___ Listed records ___
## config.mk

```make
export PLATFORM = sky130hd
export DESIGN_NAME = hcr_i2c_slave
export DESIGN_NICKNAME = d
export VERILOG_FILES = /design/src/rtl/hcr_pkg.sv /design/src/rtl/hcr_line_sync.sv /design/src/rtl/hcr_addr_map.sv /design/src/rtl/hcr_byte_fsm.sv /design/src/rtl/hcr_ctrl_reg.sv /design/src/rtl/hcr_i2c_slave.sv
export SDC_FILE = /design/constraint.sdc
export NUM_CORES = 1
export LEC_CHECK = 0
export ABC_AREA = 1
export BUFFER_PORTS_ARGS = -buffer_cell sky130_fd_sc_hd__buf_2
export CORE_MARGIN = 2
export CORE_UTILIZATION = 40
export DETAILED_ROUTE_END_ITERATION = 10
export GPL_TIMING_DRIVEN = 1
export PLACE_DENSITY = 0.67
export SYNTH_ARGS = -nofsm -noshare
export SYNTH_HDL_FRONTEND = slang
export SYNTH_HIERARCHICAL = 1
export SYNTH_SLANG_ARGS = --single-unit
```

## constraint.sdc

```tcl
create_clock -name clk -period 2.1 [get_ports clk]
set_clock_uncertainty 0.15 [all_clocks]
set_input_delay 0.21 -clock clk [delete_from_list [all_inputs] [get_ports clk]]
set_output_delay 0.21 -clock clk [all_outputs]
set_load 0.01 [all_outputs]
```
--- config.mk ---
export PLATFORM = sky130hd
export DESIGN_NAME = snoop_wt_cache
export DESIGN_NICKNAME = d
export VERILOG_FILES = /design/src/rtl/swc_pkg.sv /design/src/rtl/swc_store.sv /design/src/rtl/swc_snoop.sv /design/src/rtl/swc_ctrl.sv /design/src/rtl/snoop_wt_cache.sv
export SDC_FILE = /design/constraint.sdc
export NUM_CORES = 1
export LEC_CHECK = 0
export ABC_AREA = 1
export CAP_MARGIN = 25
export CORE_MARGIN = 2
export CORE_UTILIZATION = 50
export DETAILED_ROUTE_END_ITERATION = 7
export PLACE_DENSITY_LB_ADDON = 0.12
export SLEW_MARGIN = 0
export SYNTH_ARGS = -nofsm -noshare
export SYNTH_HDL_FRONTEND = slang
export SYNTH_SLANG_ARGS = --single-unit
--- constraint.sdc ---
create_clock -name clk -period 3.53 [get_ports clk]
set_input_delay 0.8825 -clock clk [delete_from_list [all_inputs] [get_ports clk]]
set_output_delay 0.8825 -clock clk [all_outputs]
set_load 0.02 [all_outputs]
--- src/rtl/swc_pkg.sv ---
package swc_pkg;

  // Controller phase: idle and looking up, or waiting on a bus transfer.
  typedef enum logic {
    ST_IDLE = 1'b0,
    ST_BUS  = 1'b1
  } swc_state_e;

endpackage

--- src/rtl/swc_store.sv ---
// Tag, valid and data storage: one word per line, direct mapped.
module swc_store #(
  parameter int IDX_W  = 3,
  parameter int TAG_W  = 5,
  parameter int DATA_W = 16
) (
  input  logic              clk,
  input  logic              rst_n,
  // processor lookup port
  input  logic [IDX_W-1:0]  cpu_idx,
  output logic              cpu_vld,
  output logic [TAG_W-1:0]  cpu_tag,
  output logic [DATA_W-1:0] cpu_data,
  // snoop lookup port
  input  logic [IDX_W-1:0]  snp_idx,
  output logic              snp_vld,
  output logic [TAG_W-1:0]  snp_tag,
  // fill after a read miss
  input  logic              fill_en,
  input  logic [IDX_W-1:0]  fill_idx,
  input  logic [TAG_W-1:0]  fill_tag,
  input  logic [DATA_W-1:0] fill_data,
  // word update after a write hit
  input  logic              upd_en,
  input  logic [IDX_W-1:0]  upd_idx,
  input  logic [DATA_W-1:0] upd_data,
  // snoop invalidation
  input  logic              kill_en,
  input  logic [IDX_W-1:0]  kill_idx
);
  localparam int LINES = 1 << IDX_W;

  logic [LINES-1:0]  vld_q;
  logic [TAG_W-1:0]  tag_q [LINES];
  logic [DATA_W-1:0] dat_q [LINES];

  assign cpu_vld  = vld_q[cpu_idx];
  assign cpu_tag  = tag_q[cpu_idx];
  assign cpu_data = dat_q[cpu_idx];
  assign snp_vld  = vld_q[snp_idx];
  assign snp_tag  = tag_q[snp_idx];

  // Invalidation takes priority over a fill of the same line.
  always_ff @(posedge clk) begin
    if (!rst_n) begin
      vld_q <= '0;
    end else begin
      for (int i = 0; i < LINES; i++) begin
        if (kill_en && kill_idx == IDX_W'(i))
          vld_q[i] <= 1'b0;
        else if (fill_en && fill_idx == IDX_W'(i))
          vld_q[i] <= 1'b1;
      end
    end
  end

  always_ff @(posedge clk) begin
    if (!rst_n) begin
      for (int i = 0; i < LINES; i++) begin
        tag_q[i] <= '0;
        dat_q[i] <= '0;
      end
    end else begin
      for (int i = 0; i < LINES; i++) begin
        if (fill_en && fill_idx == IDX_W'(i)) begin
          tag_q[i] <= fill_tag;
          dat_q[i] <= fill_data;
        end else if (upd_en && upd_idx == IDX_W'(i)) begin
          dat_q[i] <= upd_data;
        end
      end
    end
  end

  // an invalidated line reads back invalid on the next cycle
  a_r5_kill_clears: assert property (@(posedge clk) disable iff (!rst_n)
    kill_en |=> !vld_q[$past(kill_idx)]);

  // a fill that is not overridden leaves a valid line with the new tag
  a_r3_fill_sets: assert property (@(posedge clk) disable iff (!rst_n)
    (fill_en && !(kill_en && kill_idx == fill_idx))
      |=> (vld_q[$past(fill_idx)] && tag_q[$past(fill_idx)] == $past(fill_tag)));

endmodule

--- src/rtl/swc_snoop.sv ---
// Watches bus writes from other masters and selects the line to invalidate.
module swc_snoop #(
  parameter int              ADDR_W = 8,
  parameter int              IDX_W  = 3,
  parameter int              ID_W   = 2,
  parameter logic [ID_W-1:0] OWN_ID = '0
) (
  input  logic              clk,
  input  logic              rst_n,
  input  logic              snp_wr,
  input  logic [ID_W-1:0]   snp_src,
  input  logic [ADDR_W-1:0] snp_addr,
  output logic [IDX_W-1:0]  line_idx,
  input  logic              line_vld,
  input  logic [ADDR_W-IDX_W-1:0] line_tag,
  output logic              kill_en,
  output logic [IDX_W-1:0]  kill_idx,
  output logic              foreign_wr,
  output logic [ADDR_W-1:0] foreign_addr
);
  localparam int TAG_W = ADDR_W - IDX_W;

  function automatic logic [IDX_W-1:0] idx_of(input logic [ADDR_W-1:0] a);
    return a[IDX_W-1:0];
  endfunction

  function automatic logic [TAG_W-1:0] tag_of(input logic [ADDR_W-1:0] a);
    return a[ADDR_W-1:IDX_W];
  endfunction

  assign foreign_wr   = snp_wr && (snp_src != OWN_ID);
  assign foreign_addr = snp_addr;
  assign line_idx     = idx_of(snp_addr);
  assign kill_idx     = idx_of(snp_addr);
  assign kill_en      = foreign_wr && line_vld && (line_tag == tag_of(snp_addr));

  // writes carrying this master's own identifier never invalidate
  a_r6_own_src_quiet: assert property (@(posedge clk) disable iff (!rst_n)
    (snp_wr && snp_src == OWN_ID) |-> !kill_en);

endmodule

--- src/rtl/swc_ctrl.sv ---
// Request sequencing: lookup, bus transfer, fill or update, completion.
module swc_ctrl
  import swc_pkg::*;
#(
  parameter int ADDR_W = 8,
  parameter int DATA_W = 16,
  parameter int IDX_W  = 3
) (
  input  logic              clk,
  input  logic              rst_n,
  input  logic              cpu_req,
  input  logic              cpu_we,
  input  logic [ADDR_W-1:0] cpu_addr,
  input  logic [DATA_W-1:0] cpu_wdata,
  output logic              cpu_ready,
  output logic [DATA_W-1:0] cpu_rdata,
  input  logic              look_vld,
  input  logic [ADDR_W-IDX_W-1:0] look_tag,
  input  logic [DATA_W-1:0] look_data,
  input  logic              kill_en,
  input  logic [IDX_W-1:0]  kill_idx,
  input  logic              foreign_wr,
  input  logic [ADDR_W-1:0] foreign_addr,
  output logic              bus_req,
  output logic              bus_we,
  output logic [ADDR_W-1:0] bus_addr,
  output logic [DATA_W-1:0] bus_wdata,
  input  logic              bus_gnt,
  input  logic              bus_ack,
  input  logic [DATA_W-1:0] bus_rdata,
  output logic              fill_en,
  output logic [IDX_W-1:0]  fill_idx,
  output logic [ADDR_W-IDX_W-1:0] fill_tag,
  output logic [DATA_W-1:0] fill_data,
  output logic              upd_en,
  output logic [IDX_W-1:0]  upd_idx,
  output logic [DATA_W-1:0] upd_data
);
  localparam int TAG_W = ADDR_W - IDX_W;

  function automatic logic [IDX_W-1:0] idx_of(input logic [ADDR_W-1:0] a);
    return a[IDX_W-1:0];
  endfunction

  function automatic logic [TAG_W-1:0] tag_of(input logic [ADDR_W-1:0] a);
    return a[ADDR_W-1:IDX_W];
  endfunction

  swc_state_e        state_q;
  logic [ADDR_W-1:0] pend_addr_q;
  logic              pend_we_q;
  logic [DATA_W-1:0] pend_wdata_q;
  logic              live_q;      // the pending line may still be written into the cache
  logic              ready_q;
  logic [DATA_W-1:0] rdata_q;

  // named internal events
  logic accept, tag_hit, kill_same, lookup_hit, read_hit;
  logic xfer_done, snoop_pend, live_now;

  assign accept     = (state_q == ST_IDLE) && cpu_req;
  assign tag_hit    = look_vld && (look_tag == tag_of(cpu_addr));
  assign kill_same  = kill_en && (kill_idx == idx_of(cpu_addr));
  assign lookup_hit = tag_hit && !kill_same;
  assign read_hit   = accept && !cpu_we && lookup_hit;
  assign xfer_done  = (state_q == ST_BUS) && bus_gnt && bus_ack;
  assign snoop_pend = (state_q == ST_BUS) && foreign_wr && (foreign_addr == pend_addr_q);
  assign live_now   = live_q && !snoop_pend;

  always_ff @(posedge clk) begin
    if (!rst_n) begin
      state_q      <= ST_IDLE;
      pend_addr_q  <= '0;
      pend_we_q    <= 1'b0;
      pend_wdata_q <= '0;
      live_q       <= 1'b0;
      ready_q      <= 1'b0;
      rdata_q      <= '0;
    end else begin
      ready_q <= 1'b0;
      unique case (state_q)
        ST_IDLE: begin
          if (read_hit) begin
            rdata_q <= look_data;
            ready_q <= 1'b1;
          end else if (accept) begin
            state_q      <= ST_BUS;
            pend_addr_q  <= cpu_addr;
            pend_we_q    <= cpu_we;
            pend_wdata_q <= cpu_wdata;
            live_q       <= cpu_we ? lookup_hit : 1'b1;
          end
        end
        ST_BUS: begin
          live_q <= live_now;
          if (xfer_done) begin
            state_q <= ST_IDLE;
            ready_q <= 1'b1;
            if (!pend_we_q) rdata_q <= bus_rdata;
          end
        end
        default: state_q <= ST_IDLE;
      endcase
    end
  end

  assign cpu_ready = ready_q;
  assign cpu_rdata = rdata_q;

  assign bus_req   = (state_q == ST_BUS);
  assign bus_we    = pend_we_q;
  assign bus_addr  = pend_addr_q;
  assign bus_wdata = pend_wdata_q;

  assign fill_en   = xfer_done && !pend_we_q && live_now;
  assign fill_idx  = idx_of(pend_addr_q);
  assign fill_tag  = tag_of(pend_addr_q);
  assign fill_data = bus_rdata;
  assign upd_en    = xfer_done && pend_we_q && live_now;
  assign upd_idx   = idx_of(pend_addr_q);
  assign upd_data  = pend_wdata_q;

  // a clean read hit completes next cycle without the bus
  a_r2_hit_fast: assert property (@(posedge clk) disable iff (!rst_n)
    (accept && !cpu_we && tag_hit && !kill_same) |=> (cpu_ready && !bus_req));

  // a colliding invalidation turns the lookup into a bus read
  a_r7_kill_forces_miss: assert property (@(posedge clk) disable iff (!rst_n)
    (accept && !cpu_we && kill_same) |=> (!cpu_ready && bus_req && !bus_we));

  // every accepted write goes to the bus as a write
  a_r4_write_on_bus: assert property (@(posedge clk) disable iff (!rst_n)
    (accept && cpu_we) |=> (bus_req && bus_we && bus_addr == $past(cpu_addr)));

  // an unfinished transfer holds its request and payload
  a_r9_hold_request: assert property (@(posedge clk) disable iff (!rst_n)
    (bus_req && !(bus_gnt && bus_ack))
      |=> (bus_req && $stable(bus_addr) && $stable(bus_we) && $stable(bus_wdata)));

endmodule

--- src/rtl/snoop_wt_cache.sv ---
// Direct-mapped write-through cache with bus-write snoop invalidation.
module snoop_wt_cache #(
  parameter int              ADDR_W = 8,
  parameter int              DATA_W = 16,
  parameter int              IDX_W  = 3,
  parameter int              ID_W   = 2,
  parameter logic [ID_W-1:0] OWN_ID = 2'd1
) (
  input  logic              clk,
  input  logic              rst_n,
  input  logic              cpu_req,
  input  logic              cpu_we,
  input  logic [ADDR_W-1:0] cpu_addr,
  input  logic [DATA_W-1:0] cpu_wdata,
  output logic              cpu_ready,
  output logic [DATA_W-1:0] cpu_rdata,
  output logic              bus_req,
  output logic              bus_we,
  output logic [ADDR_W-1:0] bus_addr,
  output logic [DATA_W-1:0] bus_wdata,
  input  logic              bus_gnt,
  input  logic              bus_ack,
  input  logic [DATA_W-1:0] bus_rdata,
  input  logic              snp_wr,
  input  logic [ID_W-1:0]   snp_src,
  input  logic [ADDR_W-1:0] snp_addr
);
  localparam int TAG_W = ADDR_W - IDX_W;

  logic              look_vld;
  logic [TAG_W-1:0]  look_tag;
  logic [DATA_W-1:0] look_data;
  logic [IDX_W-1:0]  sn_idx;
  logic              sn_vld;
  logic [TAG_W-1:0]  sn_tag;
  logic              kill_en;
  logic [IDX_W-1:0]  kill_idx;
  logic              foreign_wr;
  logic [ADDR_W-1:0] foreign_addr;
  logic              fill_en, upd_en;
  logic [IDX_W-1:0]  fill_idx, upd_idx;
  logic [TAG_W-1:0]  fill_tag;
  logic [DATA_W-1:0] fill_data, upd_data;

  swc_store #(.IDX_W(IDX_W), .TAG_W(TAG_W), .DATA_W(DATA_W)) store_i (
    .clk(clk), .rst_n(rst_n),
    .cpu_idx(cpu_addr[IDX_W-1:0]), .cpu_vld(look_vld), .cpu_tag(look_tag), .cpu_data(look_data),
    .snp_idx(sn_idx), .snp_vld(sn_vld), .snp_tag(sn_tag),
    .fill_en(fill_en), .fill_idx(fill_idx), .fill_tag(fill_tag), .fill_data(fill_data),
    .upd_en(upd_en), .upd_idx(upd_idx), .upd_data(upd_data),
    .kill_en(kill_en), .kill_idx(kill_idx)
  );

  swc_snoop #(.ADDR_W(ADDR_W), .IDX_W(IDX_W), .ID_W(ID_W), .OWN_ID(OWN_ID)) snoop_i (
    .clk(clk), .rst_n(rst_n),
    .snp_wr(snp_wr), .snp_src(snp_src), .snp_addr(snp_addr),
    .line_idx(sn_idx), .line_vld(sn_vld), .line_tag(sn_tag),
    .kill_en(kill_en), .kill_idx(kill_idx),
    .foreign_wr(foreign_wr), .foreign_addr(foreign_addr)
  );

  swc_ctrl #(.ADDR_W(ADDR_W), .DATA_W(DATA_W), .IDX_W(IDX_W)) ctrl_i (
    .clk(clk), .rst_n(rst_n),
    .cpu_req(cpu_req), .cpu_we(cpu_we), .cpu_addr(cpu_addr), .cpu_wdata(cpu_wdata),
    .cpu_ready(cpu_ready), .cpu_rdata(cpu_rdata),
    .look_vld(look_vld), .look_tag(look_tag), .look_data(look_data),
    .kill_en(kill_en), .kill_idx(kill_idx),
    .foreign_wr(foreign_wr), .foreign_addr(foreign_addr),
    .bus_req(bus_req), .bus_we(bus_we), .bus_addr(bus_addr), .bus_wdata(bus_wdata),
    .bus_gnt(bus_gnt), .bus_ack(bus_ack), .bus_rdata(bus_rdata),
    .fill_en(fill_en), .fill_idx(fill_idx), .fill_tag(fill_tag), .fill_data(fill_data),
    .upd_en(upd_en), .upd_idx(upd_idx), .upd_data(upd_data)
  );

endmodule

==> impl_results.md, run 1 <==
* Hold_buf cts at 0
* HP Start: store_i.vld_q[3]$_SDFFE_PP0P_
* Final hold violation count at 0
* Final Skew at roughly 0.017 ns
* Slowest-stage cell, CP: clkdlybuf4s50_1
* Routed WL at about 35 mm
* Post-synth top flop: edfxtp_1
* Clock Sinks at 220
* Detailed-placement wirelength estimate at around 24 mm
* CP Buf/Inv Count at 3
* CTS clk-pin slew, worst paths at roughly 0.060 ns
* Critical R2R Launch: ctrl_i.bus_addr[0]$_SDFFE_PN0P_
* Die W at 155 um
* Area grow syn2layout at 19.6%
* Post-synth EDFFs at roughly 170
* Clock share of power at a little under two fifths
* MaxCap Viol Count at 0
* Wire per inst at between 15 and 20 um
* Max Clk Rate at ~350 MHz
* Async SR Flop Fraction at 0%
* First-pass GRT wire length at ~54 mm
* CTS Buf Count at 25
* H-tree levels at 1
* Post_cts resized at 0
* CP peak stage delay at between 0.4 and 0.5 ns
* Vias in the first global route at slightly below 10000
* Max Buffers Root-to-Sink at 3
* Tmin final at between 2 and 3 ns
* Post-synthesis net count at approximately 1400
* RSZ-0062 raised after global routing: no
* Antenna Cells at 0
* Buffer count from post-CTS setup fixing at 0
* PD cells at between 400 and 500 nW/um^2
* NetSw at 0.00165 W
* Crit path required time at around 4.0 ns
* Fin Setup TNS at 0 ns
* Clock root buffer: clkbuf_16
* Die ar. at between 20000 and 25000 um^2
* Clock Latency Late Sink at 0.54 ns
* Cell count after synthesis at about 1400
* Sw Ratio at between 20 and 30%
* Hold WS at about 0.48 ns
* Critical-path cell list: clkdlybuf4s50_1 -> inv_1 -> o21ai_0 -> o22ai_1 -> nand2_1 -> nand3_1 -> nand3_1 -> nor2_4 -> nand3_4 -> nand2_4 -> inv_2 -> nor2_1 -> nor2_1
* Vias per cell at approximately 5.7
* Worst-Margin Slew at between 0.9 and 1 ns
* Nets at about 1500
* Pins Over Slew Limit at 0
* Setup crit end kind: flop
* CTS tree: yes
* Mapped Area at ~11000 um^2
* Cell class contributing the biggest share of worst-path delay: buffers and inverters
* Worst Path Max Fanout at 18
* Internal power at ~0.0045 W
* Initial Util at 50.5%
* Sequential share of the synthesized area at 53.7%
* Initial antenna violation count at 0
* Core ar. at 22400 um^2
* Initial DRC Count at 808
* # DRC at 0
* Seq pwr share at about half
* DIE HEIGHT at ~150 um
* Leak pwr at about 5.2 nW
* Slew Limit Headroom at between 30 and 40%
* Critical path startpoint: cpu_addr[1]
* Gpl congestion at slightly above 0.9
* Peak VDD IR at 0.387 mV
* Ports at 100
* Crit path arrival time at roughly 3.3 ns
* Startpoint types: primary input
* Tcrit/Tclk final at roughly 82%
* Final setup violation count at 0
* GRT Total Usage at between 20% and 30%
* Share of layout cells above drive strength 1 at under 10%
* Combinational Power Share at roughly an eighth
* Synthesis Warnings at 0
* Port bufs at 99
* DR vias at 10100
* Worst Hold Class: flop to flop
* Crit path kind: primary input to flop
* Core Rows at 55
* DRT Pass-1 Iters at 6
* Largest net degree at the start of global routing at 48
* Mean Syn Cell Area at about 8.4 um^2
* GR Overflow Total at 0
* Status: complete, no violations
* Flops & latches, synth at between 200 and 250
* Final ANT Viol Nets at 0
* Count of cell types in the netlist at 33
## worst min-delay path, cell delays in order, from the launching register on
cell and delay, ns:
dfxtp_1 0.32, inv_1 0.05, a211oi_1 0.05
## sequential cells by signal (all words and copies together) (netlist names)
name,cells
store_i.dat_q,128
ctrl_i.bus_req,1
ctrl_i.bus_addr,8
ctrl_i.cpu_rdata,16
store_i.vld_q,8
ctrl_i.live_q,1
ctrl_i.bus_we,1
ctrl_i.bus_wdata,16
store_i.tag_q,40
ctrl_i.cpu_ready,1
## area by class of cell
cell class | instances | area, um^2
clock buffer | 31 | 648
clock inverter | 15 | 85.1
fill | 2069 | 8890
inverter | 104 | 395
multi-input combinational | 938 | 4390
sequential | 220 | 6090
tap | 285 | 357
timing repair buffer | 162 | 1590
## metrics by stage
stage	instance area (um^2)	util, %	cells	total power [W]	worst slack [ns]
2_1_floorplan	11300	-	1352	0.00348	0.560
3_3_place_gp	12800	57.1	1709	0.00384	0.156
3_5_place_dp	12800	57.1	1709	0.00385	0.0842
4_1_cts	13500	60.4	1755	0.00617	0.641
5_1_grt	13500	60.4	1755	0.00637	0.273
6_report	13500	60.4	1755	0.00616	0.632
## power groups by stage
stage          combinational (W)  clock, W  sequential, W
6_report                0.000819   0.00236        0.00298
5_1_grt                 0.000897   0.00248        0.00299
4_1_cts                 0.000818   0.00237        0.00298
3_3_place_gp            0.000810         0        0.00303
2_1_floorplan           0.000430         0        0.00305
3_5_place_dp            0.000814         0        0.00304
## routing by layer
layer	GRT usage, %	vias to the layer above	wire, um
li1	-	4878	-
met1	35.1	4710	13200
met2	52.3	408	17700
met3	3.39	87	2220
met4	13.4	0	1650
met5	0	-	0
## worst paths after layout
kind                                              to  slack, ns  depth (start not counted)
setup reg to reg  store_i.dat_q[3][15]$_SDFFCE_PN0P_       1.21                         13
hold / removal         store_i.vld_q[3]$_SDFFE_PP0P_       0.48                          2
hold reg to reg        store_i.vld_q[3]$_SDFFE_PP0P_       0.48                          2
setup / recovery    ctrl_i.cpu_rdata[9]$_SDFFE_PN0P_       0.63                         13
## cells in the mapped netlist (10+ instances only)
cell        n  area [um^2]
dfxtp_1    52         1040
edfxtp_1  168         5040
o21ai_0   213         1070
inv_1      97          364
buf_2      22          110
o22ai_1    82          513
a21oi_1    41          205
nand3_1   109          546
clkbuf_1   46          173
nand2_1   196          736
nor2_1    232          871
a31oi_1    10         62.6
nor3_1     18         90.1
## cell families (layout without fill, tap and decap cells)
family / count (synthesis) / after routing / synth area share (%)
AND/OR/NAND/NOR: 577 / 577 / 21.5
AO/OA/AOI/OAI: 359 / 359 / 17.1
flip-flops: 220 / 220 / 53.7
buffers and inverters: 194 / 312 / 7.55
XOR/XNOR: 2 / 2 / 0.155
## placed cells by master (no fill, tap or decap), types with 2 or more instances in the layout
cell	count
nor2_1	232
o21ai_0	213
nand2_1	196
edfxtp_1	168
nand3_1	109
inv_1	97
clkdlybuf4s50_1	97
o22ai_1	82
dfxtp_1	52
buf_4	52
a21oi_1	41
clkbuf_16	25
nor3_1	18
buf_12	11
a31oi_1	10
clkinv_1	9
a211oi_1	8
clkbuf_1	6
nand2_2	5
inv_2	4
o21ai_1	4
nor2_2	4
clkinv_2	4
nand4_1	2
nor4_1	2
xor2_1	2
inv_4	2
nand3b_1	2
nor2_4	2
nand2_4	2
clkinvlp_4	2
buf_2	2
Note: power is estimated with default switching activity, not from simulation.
___
• About this exercise
Return, word for word, the lines of the data above from the line with "impl_results.md, run 1" through the line with "Sinks at 220", inclusive.

• Solution to this exercise
==> impl_results.md, run 1 <==
* Hold_buf cts at 0
* HP Start: store_i.vld_q[3]$_SDFFE_PP0P_
* Final hold violation count at 0
* Final Skew at roughly 0.017 ns
* Slowest-stage cell, CP: clkdlybuf4s50_1
* Routed WL at about 35 mm
* Post-synth top flop: edfxtp_1
* Clock Sinks at 220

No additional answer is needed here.